= Beginning of Section =
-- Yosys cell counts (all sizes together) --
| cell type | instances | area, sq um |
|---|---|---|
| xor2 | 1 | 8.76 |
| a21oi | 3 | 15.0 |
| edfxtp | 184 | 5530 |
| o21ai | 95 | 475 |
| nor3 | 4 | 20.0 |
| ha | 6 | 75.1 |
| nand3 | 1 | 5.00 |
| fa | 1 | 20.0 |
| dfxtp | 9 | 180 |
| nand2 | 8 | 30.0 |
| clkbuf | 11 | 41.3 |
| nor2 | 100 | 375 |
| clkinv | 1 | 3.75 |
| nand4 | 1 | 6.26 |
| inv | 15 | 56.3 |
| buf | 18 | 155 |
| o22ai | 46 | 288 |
= End of Section =
§ The task: When a line in the material above includes the word "cell", copy that line.

§ Answer:
-- Yosys cell counts (all sizes together) --
| cell type | instances | area, sq um |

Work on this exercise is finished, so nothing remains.